Prothrombin G20210A gene mutation is the second most common inherited thrombophilia after factor V Leiden mutation. It is most common among Caucasian, and infrequent among Asian and African populations [4]. It increases the risk of venous thromboembolism (VTE) 3- to 5-fold compared to the normal population. It is suspected in patients with recurrent VTE, VTE with a positive family history of recurrent VTE, or VTE with a known family history of prothrombin gene mutation [5]. Historically, the classic presentations with prothrombin G20210A gene mutation are deep venous thrombosis (DVT), pulmonary embolism (PE), portal venous thrombosis (PVT), hepatic and mesenteric venous thrombosis, and Budd-Chiari syndrome (BCS) [5]. Cases of cerebral vein thrombosis and retinal vein thrombosis [5] are reported as well.

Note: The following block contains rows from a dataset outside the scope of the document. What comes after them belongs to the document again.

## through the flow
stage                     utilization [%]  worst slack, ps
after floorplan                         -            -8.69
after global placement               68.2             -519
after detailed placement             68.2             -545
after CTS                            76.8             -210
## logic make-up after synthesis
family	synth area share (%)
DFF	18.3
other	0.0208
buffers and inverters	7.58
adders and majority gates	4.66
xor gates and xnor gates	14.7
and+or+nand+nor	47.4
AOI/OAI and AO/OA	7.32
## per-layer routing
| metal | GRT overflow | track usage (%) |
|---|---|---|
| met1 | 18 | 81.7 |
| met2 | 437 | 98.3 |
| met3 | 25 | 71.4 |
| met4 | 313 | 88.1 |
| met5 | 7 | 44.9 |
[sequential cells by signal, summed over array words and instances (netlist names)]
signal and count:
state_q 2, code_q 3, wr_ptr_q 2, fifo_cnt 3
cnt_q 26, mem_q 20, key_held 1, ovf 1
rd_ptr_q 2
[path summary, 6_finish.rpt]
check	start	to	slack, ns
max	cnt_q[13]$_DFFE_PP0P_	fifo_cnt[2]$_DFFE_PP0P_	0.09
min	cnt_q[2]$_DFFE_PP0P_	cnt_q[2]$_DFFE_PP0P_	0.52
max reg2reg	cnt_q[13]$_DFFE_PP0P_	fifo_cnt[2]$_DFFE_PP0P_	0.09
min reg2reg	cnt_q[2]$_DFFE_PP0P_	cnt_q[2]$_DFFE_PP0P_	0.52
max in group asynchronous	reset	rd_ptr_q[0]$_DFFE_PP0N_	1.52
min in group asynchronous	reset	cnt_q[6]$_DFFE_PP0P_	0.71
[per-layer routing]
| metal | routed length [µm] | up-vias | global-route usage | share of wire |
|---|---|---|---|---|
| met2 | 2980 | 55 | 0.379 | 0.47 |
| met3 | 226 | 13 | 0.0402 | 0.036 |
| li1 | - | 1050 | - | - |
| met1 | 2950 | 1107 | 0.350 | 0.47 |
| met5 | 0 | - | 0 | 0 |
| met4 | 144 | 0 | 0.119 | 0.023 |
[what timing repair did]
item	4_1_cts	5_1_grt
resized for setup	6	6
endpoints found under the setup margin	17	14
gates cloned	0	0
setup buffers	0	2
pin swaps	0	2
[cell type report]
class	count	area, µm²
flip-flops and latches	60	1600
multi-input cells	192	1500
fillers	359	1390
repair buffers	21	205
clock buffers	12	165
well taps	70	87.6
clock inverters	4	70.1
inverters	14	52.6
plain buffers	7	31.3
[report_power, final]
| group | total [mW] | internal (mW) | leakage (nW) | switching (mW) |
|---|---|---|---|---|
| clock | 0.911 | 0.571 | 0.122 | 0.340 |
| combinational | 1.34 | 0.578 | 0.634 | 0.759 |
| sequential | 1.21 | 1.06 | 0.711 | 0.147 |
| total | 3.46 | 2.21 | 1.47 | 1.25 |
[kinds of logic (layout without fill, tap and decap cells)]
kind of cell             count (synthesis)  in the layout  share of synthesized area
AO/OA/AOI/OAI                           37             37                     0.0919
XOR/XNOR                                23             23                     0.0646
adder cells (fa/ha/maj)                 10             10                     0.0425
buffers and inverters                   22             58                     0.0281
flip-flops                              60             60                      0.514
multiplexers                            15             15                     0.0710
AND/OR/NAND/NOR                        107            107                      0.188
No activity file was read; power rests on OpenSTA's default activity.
### config.mk
export PLATFORM = sky130hd
export DESIGN_NAME = chroma_upsample_stream
export DESIGN_NICKNAME = d
export VERILOG_FILES = /design/src/rtl/chroma_upsample_stream.sv
export SDC_FILE = /design/constraint.sdc
export NUM_CORES = 2
export LEC_CHECK = 0
export ABC_AREA = 1
export CORE_AREA = 2 2 455 457
export CTS_BUF_LIST = sky130_fd_sc_hd__clkbuf_8
export DETAILED_ROUTE_END_ITERATION = 8
export DIE_AREA = 0 0 457 459
export PLACE_DENSITY = 0.49
export SYNTH_ARGS = -nofsm -noshare
export SYNTH_HDL_FRONTEND = slang
export SYNTH_SLANG_ARGS = --single-unit
### constraint.sdc
create_clock -name clk -period 41.3 [get_ports clk]
set_input_delay 10.325 -clock clk [delete_from_list [all_inputs] [get_ports clk]]
set_output_delay 10.325 -clock clk [all_outputs]
set_load 0.005 [all_outputs]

Here, we report a case of SVC and IVC obstruction associated with systemic-to-pulmonary venous shunts (SPVS) in a patient who has heterozygous prothrombin G20210A gene mutation.

Case Report

We present the case of a 34-year-old Pakistani woman known to have heterozygous prothrombin G20210A gene mutation with a history of recurrent PE, cerebral vein thrombosis (superior sagittal and transverse sinuses), and left leg DVT. She was on warfarin, but she was not compliant with medical treatment. She presented to the hospital with SOB and desaturation. On examination, she was morbidly obese; her BMI was 52.5 kg/m2. She had a respiratory rate of 20 breaths/min, a heart rate of 82 beats/min, and a blood pressure of 104/60 mm Hg. Her oxygen saturation was 80% on room air, improved with 4 L of oxygen to 92%. Her face looked plethoric, but she had no central cyanosis.

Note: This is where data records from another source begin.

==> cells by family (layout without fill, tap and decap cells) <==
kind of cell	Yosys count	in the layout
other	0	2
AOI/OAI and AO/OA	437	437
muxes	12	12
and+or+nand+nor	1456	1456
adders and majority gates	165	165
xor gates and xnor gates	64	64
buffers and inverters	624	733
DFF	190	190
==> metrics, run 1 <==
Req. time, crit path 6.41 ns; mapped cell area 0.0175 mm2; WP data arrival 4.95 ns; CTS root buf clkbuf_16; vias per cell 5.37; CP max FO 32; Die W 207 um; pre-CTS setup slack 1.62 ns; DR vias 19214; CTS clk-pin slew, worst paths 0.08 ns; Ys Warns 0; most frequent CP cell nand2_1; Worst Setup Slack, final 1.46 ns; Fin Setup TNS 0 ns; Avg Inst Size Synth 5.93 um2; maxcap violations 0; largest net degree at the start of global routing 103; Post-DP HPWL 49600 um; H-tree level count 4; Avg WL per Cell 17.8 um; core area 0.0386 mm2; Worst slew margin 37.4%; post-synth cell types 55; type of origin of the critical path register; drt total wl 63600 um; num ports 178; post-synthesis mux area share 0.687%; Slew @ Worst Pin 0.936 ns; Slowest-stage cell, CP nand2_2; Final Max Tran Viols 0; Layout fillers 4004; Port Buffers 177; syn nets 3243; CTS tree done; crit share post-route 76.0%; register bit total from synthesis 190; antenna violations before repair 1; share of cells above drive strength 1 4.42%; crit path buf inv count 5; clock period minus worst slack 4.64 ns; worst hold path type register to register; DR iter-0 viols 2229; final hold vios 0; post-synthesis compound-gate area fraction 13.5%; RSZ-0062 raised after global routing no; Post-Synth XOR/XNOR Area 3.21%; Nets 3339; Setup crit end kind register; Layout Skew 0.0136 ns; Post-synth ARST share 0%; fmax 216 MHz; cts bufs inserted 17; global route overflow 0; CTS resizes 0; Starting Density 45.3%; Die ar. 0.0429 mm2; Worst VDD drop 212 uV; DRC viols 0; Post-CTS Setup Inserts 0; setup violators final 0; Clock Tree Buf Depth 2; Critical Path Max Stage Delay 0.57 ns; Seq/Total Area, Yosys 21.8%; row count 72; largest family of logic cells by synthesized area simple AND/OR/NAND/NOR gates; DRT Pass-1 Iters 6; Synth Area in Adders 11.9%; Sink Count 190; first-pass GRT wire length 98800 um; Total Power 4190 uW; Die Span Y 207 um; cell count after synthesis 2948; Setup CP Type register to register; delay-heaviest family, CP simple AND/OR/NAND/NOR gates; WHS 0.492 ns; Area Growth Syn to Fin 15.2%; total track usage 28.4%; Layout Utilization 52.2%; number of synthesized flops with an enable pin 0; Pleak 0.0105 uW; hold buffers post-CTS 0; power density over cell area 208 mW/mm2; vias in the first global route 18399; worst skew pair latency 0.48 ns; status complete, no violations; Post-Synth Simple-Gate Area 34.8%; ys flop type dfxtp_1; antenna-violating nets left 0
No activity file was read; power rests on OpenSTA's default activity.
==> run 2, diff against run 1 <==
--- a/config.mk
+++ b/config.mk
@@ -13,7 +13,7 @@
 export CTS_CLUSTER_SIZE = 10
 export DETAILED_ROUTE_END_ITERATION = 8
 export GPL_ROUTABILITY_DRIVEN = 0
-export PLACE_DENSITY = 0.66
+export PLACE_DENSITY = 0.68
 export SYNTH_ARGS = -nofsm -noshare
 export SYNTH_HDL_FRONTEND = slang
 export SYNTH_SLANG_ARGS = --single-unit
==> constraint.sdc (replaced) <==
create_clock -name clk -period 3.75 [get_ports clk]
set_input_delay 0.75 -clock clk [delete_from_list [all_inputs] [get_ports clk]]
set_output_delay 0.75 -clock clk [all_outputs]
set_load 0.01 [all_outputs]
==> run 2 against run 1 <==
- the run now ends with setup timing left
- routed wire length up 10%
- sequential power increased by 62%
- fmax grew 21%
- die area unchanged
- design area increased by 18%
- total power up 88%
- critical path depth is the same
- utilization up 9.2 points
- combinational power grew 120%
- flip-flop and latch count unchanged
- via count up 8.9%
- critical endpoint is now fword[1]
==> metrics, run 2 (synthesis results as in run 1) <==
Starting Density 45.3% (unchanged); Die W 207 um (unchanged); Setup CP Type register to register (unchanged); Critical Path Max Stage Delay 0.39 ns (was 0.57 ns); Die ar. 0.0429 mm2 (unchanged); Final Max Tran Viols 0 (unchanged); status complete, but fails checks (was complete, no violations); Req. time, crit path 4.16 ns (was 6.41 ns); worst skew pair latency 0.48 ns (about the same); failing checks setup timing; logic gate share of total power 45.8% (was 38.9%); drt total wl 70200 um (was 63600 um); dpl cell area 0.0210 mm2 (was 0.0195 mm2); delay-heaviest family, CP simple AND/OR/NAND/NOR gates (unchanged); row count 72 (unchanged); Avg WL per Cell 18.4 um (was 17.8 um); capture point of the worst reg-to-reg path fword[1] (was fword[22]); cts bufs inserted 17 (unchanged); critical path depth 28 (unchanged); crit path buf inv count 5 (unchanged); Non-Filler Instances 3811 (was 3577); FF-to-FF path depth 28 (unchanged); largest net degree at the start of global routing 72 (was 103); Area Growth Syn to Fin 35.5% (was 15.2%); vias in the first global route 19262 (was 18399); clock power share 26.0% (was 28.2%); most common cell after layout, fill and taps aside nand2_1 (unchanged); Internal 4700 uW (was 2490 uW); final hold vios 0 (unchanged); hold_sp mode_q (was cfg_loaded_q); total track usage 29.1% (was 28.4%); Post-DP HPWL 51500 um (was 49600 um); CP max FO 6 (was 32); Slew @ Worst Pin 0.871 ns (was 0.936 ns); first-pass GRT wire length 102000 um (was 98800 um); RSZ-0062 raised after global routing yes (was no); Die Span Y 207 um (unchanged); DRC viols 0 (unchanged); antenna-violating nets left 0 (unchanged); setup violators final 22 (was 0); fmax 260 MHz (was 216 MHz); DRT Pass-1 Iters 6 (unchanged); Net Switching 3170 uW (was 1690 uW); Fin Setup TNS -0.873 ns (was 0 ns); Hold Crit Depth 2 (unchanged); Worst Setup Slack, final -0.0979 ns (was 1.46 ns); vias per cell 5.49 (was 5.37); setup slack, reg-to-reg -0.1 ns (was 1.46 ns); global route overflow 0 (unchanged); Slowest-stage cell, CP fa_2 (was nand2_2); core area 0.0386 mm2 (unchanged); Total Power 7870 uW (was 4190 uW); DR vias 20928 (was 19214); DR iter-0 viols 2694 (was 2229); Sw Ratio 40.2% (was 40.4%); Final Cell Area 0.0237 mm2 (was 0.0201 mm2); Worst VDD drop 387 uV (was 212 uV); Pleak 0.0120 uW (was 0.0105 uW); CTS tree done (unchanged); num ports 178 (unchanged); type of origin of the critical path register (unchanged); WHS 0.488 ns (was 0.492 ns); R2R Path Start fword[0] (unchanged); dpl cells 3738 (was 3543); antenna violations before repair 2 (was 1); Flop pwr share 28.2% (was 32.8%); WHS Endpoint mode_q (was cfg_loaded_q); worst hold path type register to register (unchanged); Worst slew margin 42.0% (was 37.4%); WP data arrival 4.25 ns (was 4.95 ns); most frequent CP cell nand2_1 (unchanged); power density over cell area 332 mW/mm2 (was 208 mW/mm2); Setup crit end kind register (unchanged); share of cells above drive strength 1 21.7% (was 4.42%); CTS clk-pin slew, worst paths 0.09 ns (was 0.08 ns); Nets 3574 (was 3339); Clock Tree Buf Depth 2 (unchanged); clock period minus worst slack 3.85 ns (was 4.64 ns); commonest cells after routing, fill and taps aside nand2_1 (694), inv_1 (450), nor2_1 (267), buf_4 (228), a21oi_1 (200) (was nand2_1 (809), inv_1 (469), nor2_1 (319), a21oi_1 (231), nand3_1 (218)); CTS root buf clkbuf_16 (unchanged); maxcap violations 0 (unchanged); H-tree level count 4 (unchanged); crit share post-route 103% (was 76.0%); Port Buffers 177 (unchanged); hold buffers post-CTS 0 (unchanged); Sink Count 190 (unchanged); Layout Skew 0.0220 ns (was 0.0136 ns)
### src/rtl/vending_pkg.sv
// rtl/vending_pkg.sv - encodings, coin decode and dispenser state shared by the vending blocks
// Contents: item/change codes, money values, change_to_coins(), disp_state_t.
package vending_pkg;

  typedef enum logic [1:0] {
    ITEM_NONE    = 2'b00,
    ITEM_TWENTY  = 2'b01,
    ITEM_FIFTY   = 2'b10,
    ITEM_ILLEGAL = 2'b11
  } item_t;

  typedef enum logic [1:0] {
    CHG_NONE = 2'b00,
    CHG_10   = 2'b01,
    CHG_30   = 2'b10,
    CHG_40   = 2'b11
  } change_t;

  localparam int unsigned COIN_VALUE   = 10;
  localparam int unsigned PRICE_TWENTY = 20;
  localparam int unsigned PRICE_FIFTY  = 50;

  typedef enum logic [2:0] {
    ST_IDLE     = 3'd0,
    ST_MOTOR    = 3'd1,
    ST_COIN_ON  = 3'd2,
    ST_COIN_OFF = 3'd3,
    ST_DONE     = 3'd4
  } disp_state_t;

  // Change code to number of 10-unit coins to eject.
  function automatic logic [2:0] change_to_coins(input change_t c);
    case (c)
      CHG_10:  change_to_coins = 3'd1;
      CHG_30:  change_to_coins = 3'd3;
      CHG_40:  change_to_coins = 3'd4;
      default: change_to_coins = 3'd0;
    endcase
  endfunction

endpackage

### src/rtl/vend_dispenser.sv
// rtl/vend_dispenser.sv - drives item motors and coin ejector from vend/change codes
// Ports: clk, reset (sync, active-high); item[1:0], change[1:0] single-cycle codes;
//        busy, motor_twenty, motor_fifty, coin_out, done (1-cycle), overrun (sticky).
module vend_dispenser
  import vending_pkg::*;
#(
  parameter int unsigned MOTOR_CYCLES    = 4,
  parameter int unsigned COIN_ON_CYCLES  = 2,
  parameter int unsigned COIN_OFF_CYCLES = 2,
  parameter int unsigned CNT_W           = 8
) (
  input  logic       clk,
  input  logic       reset,
  input  logic [1:0] item,
  input  logic [1:0] change,
  output logic       busy,
  output logic       motor_twenty,
  output logic       motor_fifty,
  output logic       coin_out,
  output logic       done,
  output logic       overrun
);

  localparam logic [CNT_W-1:0] MOTOR_LOAD = CNT_W'(MOTOR_CYCLES - 1);
  localparam logic [CNT_W-1:0] ON_LOAD    = CNT_W'(COIN_ON_CYCLES - 1);
  localparam logic [CNT_W-1:0] OFF_LOAD   = CNT_W'(COIN_OFF_CYCLES - 1);

  disp_state_t      state_q;
  logic [CNT_W-1:0] timer_q;
  logic [2:0]       coins_q;
  logic             pend_valid_q;
  item_t            pend_item_q;
  logic [2:0]       pend_coins_q;
  logic             busy_q, motor_twenty_q, motor_fifty_q, coin_q, done_q, overrun_q;

  item_t      ev_item;
  logic [2:0] ev_coins;
  logic       ev_valid;
  logic       src_pend;
  item_t      st_item;
  logic [2:0] st_coins;
  logic       st_valid;

  // Decode the incoming codes; an illegal item is treated as no item.
  // In DONE a valid pending entry takes priority over the live input.
  always_comb begin
    ev_item  = (item_t'(item) == ITEM_ILLEGAL) ? ITEM_NONE : item_t'(item);
    ev_coins = change_to_coins(change_t'(change));
    ev_valid = (ev_item != ITEM_NONE) || (ev_coins != 3'd0);
    src_pend = (state_q == ST_DONE) && pend_valid_q;
    st_item  = src_pend ? pend_item_q  : ev_item;
    st_coins = src_pend ? pend_coins_q : ev_coins;
    st_valid = src_pend || ev_valid;
  end

  always_ff @(posedge clk) begin
    if (reset) begin
      state_q        <= ST_IDLE;
      timer_q        <= '0;
      coins_q        <= '0;
      pend_valid_q   <= 1'b0;
      pend_item_q    <= ITEM_NONE;
      pend_coins_q   <= '0;
      busy_q         <= 1'b0;
      motor_twenty_q <= 1'b0;
      motor_fifty_q  <= 1'b0;
      coin_q         <= 1'b0;
      done_q         <= 1'b0;
      overrun_q      <= 1'b0;
    end else begin
      case (state_q)
        ST_IDLE, ST_DONE: begin
          done_q <= 1'b0;
          // Pending slot is freed this cycle, so a same-cycle input refills it.
          if (src_pend) begin
            pend_valid_q <= ev_valid;
            pend_item_q  <= ev_item;
            pend_coins_q <= ev_coins;
          end
          if (st_valid) begin
            busy_q  <= 1'b1;
            coins_q <= st_coins;
            if (st_item != ITEM_NONE) begin
              state_q        <= ST_MOTOR;
              motor_twenty_q <= (st_item == ITEM_TWENTY);
              motor_fifty_q  <= (st_item == ITEM_FIFTY);
              timer_q        <= MOTOR_LOAD;
            end else begin
              state_q <= ST_COIN_ON;
              coin_q  <= 1'b1;
              timer_q <= ON_LOAD;
            end
          end else begin
            state_q <= ST_IDLE;
            busy_q  <= 1'b0;
          end
        end
        ST_MOTOR: begin
          if (timer_q == '0) begin
            motor_twenty_q <= 1'b0;
            motor_fifty_q  <= 1'b0;
            if (coins_q != 3'd0) begin
              state_q <= ST_COIN_ON;
              coin_q  <= 1'b1;
              timer_q <= ON_LOAD;
            end else begin
              state_q <= ST_DONE;
              done_q  <= 1'b1;
            end
          end else begin
            timer_q <= timer_q - CNT_W'(1);
          end
        end
        ST_COIN_ON: begin
          if (timer_q == '0) begin
            coin_q  <= 1'b0;
            coins_q <= coins_q - 3'd1;
            // No trailing gap after the last coin.
            if (coins_q > 3'd1) begin
              state_q <= ST_COIN_OFF;
              timer_q <= OFF_LOAD;
            end else begin
              state_q <= ST_DONE;
              done_q  <= 1'b1;
            end
          end else begin
            timer_q <= timer_q - CNT_W'(1);
          end
        end
        ST_COIN_OFF: begin
          if (timer_q == '0) begin
            state_q <= ST_COIN_ON;
            coin_q  <= 1'b1;
            timer_q <= ON_LOAD;
          end else begin
            timer_q <= timer_q - CNT_W'(1);
          end
        end
        default: begin
          state_q <= ST_IDLE;
          busy_q  <= 1'b0;
        end
      endcase

      // Events arriving mid-vend go to the single pending slot or are dropped.
      if ((state_q == ST_MOTOR || state_q == ST_COIN_ON || state_q == ST_COIN_OFF) && ev_valid) begin
        if (!pend_valid_q) begin
          pend_valid_q <= 1'b1;
          pend_item_q  <= ev_item;
          pend_coins_q <= ev_coins;
        end else begin
          overrun_q <= 1'b1;
        end
      end
    end
  end

  assign busy         = busy_q;
  assign motor_twenty = motor_twenty_q;
  assign motor_fifty  = motor_fifty_q;
  assign coin_out     = coin_q;
  assign done         = done_q;
  assign overrun      = overrun_q;

endmodule
### config.mk
export PLATFORM = sky130hd
export DESIGN_NAME = vend_dispenser
export DESIGN_NICKNAME = d
export VERILOG_FILES = /design/src/rtl/vending_pkg.sv /design/src/rtl/vend_dispenser.sv
export SDC_FILE = /design/constraint.sdc
export NUM_CORES = 1
export LEC_CHECK = 0
export ABC_AREA = 1
export CORE_ASPECT_RATIO = 1.25
export CORE_MARGIN = 4
export CORE_UTILIZATION = 42
export CTS_CLUSTER_DIAMETER = 40
export DETAILED_ROUTE_END_ITERATION = 6
export PLACE_DENSITY = 0.56
export SYNTH_ARGS = -nofsm -noshare
export SYNTH_HDL_FRONTEND = slang
export SYNTH_SLANG_ARGS = --single-unit
### constraint.sdc
create_clock -name clk -period 3 [get_ports clk]
set_clock_uncertainty 0.05 [all_clocks]
set_input_delay 0.3 -clock clk [delete_from_list [all_inputs] [get_ports clk]]
set_output_delay 0.3 -clock clk [all_outputs]
set_load 0.05 [all_outputs]
==> run summary <==
The flow ran to the end, and the final reports show no timing, DRC or antenna violations. The power per cell area was 1170 mW/mm2; the maximum number of pins on one net before global-route repair was 15. For the global-route usage over all layers, the log shows 0.154. For the worst setup path, the data required time is 3120 ps. The via-per-instance ratio works out to 5.06. The TritonCTS buffer count was 3. The worst-path cell with the longest stage delay was sky130_fd_sc_hd__clkdlybuf4s50_1. Number of buffers inserted by post-CTS setup repair: 0.

In the final design database the tool counted 261 nets. The most common cell after layout, fill and taps aside is sky130_fd_sc_hd__nand2_1. Across the run, the number of max-cap violations was 0. The count of hold-fix buffers inserted at cts was 0; the final worst-path cycle share was 0.601. The mean cell area of the mapped netlist was 6.92 um2. The tools report the master cell of the clock root buffer as sky130_fd_sc_hd__clkbuf_8. For the number of unique standard cell types used by synthesis, the log shows 27.

The first-pass GRT wire length came out at 6.20 mm. TritonCTS built the clock tree. Port buffering added 11 buffers. The maximum fanout along the worst path came out at 7. Across the VDD grid, the largest voltage drop is 0.000390 V. Summed over all nets, wire length on met2 after detailed routing comes to 1.82 mm. For the count of endpoints failing hold in the final timing report, the log shows 0. OpenSTA, run right after detailed placement, puts the worst setup slack at 923 ps. The final weighted congestion in routability-driven placement was 0.845; the worst slew margin relative to its limit was 0.622. In this run the remaining antenna-violating nets after routing total 0. For the number of nets produced by synthesis, the log shows 248.

The logs give 0.324 for the fraction of the yosys area taken by sequential cells and 12 for the number of top-level pins. Together, buffers and inverters on the worst path number 3. The HPWL after detailed placement came out at 2.63 mm.

The initial DRC count is 66, and the final setup violation count is 0. In the detailed route, the total length drawn on met3 is 69 um. In this run the worst hold path is classified as reg2reg. The tools report the number of synthesis warnings as 0. Once placement finished, the instance area stood at 0.00174 mm2. The critical path goes through clkdlybuf4s50_1 > inv_1 > ha_1 > nand2_1 > nand2_1 > o21ai_4 > inv_1 > o21ai_0 > a21oi_1. The post-synth design cell area came out at 0.00161 mm2. The tools report the initial standard-cell utilization of the core as 0.449. The share of post-route cells with drive strength above 1 is 0.0943.

The critical path in this run is classified as in2reg. Once layout is done, the placed cells without fillers occupy 0.00180 mm2. After detailed routing, no signal wire sits above met4. After detailed routing, the average wire length per cell comes to 12.0 um. The total of cells resized after clock tree synthesis was 0. The post-CTS clock slew at the launch and capture registers of the worst setup and hold paths is 90 ps. The tools report the number of optimization iterations in the first detailed-route pass as 4. The number of rows in the core area is 24, and the core box area is 0.00357 mm2. The worst-skew pair later-pin latency was 270 ps; the number of antenna cells inserted was 0. The overall die area was 0.00488 mm2; the total DRC errors in the routed layout was 0.

From bottom edge to top edge, the die measures 77.1 um. The met1 wire length is 1.48 mm. Setup slack on the critical path of the routed design comes to 1200 ps.

The post-layout minimum cycle time was 1800 ps. Fill cells in the final layout number 368. In the layout the commonest cells are 50 x sky130_fd_sc_hd__nand2_1, 37 x sky130_fd_sc_hd__inv_1, 26 x sky130_fd_sc_hd__dfxtp_1. For this block, the via count after detailed routing is 1431. The total overflow left after global routing is 0. The overall power is 2.11 mW. The worst setup path is launched from an input port. Adding up every negative setup slack in the final design gives 0 ps. Data arrival time at the worst-slack endpoint: 1920 ps. For the pin with the worst max-slew slack, the measured transition is 566 ps. The area growth from synthesis to layout is 11.9%. For the maximum root-to-sink buffer count, the log shows 2. The die is 63.3 um wide. For this run, the top clock speed supported by timing is 0.554 GHz.

The number of levels the H-tree was split into is 1. The cell count after synthesis came out at 232. For the clock sink total, the log shows 26. On the critical path the largest part of the delay comes from buffers and inverters. The tools report the number of antenna violations at the first check in global routing as 0.

The maximum cell stage delay along the critical path is 480 ps. The via count of the first global-routing pass was 1403. The number of pins exceeding their max-slew limit in the final report is 0, and the total length of routed wires is 3.40 mm. Setup repair after global routing left no endpoint under its margin.

The worst setup path is captured at a flip-flop. The register bit total from synthesis is 26, and the post-route core utilization is 0.503. In this run the static leakage power is 0.846 nW.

Chest examination revealed normal vesicular breathing with no added sounds. Cardiac examination showed normal heart sounds with no murmurs. There were dilated veins in her chest anteriorly. She had dilated superficial abdominal veins. Her lower limbs showed varicose veins, with mild bilateral edema. For her blood test results, see the online supplementary Labs file (for all online suppl. material, see www.karger.com/doi/10.1159/000507283).

Chest X-ray showed a normal lung parenchyma. The patient was started on enoxaparin; however, her saturation was still around 80–85% room air. Because of the high likelihood of PE, CT angiography of the chest was done. It showed complete SVC occlusion with extensive collaterals. The pulmonary arteries were not opacified because of the SVC occlusion. The collaterals were seen connecting the tributaries of the SVC to the pulmonary veins (Fig. 1). Her echocardiography revealed an ejection fraction of 30%. A repeated echocardiogram with bubble study showed that the agitated saline injection was filling the left side of the heart completely, with no filling of the right side (online suppl. Video).

Fig. 1

a–d Contrast-enhanced CT showing thrombosis of the superior vena cava (solid arrows) venous collaterals of the chest wall and mediastinum and systemic-to-pulmonary venous shunts to the left atrium (LA), while the right atrium (RA), right ventricle, and pulmonary artery (PA) show a less dense contrast agent content during the first pass of the intravenously injected contrast agent.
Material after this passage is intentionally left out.